Christopher King comments on Why I’m Not (Yet) A Full-Time Technical Alignment Researcher

Christopher King 25 May 2023 2:44 UTC
1 point
−11

For reasons I may/not write about in the near future, many ideas about alignment (especially anything that could be done with today’s systems) could very well accelerate capabilities work.

If it’s too dangerous to publish, it’s not effective to research. From Some background for reasoning about dual-use alignment research

If research would be bad for other people to know about, you should mainly just not do it.
- Nicholas / Heather Kross 25 May 2023 4:28 UTC
  3 points
  3
  Parent
  Counterpoint: at least one kind of research, mechanistic interpretability, could very well be both dangerous by helping capabilities and also essential for alignment. My current intuition is that the same could be said of other research avenues.
  
  Yes, there are plenty of dangerous ideas that aren’t so coupled with alignment, but they’re not the frustrating edge-case I’m writing about. (And, of course, I’m not doing or publishing that type of research.)
  - Christopher King 25 May 2023 13:13 UTC
    3 points
    2
    Parent
    Right, and that article makes the case that in those cases you should publish.

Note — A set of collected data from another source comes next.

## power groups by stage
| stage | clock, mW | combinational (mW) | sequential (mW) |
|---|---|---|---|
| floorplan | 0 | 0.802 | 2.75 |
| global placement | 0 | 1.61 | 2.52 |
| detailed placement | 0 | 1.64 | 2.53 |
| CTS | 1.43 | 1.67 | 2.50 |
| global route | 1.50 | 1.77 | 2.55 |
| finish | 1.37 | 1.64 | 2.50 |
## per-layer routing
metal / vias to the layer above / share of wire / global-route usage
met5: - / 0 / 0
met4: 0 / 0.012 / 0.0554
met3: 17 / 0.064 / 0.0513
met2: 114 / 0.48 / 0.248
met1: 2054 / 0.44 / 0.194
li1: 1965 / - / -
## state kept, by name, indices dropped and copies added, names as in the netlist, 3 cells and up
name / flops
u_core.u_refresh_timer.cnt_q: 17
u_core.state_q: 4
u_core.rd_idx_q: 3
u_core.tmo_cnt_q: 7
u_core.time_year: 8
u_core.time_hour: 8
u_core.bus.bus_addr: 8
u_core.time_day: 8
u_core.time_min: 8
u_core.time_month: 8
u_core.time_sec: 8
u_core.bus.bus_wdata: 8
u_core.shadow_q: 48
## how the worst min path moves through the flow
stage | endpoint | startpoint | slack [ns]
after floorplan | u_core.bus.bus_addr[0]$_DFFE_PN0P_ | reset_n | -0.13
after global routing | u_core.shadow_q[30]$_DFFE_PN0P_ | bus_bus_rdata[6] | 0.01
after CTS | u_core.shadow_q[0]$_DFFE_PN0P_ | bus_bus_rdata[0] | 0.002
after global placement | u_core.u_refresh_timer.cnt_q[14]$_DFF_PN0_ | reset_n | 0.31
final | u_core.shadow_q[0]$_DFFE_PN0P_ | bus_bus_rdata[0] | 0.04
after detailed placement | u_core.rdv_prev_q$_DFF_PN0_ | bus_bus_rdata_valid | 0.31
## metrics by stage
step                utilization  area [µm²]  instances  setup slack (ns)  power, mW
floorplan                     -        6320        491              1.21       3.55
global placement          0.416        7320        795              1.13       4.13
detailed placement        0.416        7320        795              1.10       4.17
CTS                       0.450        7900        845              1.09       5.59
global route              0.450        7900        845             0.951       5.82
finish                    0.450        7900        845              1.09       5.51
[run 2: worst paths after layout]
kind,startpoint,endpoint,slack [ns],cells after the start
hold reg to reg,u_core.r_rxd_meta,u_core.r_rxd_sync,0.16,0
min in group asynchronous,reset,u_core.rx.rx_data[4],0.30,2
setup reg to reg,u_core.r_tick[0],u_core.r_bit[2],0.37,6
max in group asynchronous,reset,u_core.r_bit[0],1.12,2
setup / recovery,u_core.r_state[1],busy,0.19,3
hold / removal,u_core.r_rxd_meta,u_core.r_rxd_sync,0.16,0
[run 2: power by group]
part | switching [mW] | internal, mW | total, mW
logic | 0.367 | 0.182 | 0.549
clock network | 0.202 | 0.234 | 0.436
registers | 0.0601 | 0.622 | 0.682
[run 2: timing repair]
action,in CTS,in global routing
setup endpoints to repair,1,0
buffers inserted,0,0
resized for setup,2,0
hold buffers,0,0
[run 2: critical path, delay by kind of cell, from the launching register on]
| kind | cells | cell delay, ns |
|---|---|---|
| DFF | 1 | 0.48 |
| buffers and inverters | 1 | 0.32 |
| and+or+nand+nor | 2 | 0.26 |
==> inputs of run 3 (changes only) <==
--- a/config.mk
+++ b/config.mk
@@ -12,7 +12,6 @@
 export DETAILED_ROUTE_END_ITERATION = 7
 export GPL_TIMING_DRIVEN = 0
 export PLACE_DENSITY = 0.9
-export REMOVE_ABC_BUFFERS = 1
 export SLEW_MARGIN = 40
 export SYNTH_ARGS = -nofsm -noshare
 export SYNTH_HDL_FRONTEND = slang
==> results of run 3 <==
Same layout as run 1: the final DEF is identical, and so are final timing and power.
[src/rtl/phase_seq_pkg.sv]
// rtl/phase_seq_pkg.sv - shared state encoding and default constants for the phase sequencer
package phase_seq_pkg;

    localparam int DEF_ITER_W          = 16;
    localparam int DEF_CORE_RST_CYCLES = 2;
    localparam int DEF_VXV_RST_CYCLES  = 2;

    typedef enum logic [2:0] {
        ST_IDLE     = 3'd0,
        ST_CORE_RST = 3'd1,
        ST_MXV_RUN  = 3'd2,
        ST_VXV_RST  = 3'd3,
        ST_VXV_RUN  = 3'd4,
        ST_DONE     = 3'd5
`ifdef PHASE_SEQ_TIMEOUT_EN
        , ST_ERR    = 3'd6
`endif
    } state_t;

endpackage

[src/rtl/phase_seq_timer.sv]
// rtl/phase_seq_timer.sv - loadable down-counter with zero flag for reset hold timing
module phase_seq_timer #(
    parameter int W = 2
) (
    input  logic         clk,
    input  logic         reset,
    input  logic         load,
    input  logic [W-1:0] load_val,
    output logic         zero
);

    logic [W-1:0] cnt_q;
    logic [W-1:0] cnt_d;

    always_comb begin
        cnt_d = cnt_q;
        if (load) begin
            cnt_d = load_val;
        end else if (cnt_q != '0) begin
            cnt_d = cnt_q - 1'b1;
        end
    end

    always_ff @(posedge clk or negedge reset) begin
        if (!reset) begin
            cnt_q <= '0;
        end else begin
            cnt_q <= cnt_d;
        end
    end

    assign zero = (cnt_q == '0);

endmodule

The reasoning is that the value of unpublished research decays rapidly, so if it could help alignment, publish before it loses its value.
    - Nicholas / Heather Kross 25 May 2023 23:04 UTC
      3 points
      0
      Parent
      Good catch, that certainly motivates me even more to finish my current writings!
      - Christopher King 26 May 2023 16:01 UTC
        3 points
        2
        Parent
        Yeah exactly! Not telling anyone until the end just means you missed the chance to push society towards alignment and build on your work. Don’t wait!
- junk heap homotopy 25 May 2023 4:46 UTC
  1 point
  0
  Parent
  I don’t know. It seems to me that we have to make the graph of progress in alignment vs capabilities meet somewhere and part of that would probably involve really thinking about which parts of which bottlenecks are really blockers vs just epiphenomena that tag along but can be optimised away. For instance, in your statement:
  
  If research would be bad for other people to know about, you should mainly just not do it
  
  Then maybe doing research but not having the wrong people know about it is the right intervention, rather than just straight-up not doing it at all?